Records for this task Block Start

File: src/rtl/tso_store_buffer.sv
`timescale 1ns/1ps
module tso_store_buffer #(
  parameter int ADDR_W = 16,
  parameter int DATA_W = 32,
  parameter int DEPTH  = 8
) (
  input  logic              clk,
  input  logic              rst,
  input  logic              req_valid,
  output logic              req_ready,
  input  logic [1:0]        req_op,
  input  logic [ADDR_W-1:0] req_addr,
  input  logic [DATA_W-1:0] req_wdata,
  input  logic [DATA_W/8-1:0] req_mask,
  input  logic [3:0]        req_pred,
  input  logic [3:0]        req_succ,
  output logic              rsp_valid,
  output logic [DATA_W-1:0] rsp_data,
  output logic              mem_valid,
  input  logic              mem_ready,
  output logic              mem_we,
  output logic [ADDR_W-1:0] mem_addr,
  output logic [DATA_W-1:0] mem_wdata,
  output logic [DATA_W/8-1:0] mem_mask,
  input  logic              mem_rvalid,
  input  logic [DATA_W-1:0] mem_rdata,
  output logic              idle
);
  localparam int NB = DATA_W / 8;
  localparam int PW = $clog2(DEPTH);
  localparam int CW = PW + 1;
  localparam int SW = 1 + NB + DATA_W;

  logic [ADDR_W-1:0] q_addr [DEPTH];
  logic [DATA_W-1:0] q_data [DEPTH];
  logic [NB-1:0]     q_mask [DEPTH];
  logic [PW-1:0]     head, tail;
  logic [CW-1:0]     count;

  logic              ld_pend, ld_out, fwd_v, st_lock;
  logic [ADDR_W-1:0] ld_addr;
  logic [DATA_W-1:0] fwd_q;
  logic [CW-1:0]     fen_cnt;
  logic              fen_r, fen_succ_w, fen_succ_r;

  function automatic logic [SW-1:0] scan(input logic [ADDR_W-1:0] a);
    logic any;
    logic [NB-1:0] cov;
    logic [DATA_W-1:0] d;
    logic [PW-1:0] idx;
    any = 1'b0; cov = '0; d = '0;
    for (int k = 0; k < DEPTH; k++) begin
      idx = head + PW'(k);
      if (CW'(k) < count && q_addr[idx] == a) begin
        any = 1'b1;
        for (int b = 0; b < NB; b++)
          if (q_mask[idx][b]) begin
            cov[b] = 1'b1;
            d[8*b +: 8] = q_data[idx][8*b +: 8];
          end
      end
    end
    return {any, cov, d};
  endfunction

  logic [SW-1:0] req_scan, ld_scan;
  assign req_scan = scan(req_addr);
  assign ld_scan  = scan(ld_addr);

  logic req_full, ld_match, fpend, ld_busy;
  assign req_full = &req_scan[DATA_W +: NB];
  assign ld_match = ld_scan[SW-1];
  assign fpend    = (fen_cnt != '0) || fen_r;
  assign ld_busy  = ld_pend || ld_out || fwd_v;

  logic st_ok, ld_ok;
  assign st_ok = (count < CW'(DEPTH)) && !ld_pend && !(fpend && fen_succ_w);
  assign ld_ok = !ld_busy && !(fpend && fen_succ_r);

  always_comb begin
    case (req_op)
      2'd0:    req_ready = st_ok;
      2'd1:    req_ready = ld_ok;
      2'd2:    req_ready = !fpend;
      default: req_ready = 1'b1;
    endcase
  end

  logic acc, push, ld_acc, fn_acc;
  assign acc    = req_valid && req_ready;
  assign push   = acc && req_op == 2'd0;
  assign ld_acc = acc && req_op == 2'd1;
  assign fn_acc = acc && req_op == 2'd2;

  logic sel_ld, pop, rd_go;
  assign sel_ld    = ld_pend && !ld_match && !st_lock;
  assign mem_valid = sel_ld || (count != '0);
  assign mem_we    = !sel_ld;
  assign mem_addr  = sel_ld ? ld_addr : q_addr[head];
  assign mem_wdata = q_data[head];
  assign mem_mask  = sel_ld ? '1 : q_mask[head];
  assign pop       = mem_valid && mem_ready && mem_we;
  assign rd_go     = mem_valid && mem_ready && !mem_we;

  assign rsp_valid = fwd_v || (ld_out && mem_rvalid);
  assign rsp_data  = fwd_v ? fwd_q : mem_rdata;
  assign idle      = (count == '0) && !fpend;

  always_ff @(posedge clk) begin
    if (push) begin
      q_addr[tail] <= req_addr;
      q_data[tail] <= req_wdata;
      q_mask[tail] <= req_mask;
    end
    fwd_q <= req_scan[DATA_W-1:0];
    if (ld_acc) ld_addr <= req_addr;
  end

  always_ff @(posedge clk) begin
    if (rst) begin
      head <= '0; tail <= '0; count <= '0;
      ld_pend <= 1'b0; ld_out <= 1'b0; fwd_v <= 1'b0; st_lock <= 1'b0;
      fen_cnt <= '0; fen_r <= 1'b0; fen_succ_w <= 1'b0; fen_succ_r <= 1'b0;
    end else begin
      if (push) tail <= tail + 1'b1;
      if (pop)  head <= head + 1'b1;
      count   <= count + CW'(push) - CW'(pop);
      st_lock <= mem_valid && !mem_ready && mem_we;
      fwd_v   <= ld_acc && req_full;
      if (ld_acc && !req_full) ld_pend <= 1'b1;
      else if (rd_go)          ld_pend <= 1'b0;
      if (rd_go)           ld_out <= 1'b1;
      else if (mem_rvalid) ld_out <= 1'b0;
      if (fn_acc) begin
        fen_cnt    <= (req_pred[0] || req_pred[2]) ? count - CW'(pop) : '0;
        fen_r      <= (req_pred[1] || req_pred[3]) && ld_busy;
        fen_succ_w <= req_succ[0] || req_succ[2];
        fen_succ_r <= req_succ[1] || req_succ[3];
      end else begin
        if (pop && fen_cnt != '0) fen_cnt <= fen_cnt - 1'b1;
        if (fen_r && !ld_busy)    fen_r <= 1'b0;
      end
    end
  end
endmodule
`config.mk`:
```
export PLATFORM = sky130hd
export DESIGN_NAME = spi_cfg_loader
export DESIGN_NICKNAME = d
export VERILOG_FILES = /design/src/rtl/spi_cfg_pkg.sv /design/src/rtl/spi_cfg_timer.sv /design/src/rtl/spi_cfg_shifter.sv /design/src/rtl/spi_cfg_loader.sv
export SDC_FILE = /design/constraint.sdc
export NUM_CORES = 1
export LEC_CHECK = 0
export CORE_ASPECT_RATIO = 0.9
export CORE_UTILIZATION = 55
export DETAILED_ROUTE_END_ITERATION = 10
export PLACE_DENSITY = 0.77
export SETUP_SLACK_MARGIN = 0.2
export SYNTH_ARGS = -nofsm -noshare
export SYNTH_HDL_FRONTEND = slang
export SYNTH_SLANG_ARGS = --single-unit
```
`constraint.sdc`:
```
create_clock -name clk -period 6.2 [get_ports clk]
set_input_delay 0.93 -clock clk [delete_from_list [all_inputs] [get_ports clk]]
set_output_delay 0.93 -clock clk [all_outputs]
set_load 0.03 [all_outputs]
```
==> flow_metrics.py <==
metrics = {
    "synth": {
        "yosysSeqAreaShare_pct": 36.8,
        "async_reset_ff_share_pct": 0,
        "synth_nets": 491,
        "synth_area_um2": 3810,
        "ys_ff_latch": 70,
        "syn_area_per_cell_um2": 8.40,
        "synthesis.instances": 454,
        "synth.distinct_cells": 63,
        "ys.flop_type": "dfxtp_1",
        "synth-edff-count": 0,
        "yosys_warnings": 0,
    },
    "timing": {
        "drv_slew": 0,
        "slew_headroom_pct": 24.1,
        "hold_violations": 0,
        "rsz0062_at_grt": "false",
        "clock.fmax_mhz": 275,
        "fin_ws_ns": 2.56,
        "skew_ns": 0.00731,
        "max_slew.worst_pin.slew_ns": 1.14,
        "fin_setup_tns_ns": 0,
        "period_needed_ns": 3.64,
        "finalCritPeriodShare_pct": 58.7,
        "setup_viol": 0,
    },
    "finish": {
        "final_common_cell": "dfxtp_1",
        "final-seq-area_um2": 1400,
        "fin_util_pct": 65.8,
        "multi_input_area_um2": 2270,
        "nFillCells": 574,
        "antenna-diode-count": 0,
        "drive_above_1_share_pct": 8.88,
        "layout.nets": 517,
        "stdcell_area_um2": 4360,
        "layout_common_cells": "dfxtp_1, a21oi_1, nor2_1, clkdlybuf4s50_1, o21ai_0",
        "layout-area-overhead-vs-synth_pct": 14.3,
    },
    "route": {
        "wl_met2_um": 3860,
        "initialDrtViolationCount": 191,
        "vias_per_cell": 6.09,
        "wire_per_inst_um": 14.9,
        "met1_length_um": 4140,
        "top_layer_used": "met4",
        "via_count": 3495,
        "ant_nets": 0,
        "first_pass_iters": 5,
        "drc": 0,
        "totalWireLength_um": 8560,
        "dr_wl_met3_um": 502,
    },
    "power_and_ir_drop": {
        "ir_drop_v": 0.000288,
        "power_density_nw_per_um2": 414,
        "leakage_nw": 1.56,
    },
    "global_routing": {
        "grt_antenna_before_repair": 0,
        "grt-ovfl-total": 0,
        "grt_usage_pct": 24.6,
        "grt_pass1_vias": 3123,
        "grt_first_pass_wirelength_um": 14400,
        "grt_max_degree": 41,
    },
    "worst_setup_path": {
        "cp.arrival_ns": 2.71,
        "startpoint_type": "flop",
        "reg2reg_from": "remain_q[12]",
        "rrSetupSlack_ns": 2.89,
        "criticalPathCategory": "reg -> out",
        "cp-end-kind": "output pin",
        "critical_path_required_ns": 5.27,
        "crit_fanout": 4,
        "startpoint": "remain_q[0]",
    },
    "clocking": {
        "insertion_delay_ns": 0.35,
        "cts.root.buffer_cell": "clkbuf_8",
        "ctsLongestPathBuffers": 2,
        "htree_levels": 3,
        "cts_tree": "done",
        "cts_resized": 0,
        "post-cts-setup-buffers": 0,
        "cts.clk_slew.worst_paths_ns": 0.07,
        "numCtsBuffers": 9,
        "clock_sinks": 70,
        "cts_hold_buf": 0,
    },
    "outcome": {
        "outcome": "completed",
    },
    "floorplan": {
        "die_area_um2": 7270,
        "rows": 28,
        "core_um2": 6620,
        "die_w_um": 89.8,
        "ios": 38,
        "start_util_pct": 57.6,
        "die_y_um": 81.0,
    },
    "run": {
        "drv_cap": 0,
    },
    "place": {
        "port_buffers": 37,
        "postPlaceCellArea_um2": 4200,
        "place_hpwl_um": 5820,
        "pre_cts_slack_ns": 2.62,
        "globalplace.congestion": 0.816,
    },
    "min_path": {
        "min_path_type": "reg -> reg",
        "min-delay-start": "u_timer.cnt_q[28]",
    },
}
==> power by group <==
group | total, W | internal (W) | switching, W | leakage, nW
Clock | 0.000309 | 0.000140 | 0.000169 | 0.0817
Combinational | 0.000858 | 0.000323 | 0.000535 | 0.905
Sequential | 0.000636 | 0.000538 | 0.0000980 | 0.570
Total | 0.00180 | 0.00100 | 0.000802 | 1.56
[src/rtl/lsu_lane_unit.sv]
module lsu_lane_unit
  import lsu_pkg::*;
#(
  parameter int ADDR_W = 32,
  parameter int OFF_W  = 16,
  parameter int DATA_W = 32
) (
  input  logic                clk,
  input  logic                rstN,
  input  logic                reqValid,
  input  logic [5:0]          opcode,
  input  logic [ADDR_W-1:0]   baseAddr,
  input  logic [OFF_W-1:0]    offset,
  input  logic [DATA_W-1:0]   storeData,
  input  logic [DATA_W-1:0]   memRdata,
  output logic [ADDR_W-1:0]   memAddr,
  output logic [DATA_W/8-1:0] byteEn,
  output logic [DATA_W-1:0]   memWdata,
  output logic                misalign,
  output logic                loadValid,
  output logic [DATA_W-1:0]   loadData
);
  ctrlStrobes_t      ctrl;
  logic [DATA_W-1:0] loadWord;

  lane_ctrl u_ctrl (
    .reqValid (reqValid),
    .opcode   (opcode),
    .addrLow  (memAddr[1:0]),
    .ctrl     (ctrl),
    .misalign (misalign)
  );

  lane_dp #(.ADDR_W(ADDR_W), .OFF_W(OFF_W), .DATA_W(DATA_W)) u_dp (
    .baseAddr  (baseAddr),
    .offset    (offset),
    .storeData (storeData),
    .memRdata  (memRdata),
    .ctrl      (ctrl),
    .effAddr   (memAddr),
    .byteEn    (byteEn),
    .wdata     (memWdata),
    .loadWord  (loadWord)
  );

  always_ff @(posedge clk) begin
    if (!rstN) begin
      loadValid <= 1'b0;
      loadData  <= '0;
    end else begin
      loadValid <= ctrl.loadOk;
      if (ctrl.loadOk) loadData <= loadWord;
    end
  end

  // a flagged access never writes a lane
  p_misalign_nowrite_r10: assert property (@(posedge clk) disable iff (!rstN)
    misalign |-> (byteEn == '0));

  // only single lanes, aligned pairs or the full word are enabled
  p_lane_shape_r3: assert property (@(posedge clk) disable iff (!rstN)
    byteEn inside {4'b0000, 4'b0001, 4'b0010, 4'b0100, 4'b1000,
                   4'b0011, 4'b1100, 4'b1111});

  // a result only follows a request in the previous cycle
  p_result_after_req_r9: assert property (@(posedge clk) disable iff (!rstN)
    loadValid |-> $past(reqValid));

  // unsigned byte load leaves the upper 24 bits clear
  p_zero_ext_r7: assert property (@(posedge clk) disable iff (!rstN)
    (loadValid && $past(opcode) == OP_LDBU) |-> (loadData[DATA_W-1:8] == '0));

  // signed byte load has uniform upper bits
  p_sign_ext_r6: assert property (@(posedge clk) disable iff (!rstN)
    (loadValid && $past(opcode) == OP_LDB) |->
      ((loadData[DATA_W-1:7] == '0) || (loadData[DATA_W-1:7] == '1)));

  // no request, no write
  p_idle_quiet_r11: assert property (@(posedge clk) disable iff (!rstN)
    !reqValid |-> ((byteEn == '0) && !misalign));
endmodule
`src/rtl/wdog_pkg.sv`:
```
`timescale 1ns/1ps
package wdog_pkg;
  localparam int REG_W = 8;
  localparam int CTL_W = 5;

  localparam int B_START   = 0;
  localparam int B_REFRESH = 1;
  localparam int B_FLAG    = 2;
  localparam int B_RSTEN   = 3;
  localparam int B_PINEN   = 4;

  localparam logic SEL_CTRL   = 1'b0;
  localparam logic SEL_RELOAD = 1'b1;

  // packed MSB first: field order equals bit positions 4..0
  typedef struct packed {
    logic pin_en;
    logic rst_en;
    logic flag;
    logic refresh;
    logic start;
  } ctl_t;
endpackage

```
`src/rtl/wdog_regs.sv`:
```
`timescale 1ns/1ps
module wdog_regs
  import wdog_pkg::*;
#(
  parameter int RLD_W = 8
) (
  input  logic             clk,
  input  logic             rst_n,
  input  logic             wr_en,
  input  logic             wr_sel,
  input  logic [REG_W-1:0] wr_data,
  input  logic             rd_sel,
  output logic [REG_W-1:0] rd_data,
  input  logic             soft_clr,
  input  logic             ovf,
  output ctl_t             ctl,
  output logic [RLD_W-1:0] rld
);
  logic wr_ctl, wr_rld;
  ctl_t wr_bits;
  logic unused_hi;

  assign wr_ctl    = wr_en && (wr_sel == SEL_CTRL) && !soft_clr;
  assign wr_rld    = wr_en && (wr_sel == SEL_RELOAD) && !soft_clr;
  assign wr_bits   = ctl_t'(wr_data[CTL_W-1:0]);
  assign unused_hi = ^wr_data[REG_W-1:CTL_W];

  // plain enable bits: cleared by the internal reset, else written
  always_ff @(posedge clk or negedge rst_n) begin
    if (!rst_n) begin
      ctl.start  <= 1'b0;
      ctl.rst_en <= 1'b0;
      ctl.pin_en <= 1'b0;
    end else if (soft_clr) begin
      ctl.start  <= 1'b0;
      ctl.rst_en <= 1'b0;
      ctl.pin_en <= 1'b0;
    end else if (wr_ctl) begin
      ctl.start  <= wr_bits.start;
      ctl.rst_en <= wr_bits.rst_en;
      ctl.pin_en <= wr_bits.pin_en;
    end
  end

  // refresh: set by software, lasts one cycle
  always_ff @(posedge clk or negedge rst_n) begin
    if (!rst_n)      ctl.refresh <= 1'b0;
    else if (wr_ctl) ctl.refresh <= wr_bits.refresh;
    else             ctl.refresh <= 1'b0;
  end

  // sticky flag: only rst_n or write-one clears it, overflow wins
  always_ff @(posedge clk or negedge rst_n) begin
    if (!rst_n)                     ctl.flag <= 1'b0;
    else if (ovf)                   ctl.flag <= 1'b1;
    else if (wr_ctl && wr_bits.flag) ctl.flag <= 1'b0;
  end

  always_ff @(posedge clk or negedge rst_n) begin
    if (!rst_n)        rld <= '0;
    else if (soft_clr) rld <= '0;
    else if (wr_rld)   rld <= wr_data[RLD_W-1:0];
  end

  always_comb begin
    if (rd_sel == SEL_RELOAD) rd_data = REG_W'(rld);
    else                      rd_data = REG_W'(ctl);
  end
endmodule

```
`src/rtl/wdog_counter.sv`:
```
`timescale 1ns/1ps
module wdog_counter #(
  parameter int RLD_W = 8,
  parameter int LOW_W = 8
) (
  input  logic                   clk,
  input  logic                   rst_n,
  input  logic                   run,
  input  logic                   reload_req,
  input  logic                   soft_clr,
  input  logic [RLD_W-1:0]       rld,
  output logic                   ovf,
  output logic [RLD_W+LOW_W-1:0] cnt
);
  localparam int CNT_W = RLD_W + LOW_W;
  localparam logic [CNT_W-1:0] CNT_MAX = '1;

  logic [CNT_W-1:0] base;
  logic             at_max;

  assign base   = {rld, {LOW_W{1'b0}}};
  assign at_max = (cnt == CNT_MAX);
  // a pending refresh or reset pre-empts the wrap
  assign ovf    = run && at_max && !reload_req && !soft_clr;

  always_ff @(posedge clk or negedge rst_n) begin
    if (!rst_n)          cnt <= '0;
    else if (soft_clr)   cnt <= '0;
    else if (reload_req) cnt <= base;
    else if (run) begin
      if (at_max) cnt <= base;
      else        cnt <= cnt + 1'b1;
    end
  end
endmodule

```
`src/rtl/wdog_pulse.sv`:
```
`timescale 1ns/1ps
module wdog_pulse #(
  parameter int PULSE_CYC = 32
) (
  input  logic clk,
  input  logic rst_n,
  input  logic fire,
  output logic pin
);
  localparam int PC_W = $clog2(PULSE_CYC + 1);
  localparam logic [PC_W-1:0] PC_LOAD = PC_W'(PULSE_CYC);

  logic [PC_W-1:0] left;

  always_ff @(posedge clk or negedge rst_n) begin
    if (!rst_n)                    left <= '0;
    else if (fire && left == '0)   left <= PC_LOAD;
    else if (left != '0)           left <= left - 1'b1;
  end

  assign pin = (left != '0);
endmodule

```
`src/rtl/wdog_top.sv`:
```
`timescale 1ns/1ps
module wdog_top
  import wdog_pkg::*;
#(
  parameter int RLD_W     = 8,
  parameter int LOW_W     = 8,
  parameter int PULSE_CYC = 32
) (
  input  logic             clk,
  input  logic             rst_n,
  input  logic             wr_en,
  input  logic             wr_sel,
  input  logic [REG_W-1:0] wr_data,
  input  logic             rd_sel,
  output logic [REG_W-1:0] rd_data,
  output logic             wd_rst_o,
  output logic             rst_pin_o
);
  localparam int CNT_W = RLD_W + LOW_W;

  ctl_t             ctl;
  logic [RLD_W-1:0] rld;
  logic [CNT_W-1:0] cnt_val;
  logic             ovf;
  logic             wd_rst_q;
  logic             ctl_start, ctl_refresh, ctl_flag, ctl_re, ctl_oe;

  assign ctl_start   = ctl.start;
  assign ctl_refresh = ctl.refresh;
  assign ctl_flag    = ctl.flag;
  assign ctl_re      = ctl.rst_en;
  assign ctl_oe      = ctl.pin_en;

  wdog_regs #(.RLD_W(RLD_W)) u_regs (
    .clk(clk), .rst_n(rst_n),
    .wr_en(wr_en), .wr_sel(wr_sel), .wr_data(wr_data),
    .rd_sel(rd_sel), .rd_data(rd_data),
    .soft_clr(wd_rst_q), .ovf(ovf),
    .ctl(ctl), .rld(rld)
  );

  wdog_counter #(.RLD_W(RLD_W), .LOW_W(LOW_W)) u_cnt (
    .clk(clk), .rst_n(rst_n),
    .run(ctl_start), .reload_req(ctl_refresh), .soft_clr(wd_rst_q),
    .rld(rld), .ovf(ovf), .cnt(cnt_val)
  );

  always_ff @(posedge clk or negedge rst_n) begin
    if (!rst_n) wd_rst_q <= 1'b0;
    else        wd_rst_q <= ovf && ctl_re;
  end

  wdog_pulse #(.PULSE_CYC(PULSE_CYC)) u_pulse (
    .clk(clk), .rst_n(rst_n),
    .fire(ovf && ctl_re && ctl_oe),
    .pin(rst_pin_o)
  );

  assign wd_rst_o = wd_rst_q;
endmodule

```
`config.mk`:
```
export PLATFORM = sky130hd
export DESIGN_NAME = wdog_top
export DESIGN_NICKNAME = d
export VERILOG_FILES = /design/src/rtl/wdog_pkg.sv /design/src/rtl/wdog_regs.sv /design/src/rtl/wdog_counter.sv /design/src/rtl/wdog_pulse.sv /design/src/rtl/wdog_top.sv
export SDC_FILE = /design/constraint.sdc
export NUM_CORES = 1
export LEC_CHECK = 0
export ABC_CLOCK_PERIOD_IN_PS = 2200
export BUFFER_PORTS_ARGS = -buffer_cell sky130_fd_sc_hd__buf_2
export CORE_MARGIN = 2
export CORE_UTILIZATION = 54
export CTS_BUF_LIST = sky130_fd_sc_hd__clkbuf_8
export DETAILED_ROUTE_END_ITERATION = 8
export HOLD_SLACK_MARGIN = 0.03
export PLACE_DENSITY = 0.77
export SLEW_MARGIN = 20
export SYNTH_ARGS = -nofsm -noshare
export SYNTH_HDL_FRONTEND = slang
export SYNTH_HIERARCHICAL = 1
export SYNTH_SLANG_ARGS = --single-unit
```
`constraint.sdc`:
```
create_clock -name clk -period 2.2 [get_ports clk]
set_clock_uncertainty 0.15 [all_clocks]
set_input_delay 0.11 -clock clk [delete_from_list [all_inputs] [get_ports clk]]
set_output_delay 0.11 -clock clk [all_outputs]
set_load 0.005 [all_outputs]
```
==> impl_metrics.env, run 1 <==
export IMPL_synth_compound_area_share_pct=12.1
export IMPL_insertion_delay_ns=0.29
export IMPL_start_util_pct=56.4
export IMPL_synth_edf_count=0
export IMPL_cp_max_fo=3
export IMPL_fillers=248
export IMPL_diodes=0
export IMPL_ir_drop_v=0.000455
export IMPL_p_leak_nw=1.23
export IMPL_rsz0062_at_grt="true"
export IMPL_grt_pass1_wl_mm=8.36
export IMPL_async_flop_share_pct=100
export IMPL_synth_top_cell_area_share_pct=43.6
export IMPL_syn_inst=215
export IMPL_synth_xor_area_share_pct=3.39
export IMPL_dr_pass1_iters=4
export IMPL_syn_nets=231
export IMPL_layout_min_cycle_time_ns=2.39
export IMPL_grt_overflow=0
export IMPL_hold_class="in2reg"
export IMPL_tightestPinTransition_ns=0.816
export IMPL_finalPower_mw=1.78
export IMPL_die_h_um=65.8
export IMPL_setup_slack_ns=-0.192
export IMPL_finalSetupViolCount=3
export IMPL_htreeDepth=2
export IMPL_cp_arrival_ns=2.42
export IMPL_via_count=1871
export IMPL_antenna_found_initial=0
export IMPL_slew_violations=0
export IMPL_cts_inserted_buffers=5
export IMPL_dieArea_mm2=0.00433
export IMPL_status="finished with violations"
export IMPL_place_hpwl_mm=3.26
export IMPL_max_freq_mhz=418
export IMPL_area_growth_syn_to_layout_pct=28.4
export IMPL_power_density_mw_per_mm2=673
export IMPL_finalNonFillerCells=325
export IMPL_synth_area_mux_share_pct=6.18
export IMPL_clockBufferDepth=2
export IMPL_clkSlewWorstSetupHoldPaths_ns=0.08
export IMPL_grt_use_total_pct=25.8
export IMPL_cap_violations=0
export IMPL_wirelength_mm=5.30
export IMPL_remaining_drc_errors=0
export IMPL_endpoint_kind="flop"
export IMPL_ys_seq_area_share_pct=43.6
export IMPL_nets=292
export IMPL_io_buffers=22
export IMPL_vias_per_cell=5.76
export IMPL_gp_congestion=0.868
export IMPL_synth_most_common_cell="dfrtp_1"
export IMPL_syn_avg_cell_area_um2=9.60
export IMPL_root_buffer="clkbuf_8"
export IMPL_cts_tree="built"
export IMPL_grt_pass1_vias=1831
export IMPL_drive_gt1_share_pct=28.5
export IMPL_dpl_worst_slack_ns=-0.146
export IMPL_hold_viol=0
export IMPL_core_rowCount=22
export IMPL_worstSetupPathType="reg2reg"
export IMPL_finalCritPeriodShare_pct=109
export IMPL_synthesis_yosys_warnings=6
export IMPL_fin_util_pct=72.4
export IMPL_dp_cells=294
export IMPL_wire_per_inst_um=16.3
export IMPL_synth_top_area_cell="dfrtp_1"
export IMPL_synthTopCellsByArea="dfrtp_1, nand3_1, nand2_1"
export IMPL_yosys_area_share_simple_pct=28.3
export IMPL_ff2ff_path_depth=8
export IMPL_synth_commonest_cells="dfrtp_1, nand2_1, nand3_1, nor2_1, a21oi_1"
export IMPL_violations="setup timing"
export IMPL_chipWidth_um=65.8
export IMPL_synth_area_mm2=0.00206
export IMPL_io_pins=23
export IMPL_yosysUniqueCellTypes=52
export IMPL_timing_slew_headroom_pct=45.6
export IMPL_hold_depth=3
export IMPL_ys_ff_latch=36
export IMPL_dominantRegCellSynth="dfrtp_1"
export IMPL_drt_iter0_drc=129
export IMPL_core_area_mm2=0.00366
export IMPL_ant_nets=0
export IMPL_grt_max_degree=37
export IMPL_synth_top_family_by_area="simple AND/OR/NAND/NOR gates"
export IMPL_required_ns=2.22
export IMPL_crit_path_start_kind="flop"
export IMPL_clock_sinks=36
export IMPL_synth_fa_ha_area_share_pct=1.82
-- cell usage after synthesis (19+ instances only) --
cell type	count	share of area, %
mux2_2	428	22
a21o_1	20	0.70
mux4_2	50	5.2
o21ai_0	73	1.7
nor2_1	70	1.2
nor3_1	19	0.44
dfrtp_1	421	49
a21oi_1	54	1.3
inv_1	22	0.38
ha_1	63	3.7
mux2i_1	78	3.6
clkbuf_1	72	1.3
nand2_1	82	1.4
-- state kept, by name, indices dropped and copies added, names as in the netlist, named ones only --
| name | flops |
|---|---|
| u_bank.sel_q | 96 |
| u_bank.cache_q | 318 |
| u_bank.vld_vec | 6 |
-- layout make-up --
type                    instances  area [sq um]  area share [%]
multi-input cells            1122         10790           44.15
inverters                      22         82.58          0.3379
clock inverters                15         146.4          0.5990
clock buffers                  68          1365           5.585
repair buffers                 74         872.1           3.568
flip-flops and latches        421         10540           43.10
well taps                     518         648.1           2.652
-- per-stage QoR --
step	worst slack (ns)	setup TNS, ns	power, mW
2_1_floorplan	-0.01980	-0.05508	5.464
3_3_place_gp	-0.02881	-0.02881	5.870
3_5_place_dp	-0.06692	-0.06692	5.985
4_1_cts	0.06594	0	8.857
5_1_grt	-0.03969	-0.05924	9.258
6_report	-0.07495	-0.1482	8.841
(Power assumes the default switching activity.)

Records for this task Block End

▶ **Problem statement**
Reply by stating only how many lines in the listing hold the word "inverters".

▶ **The completed task**
2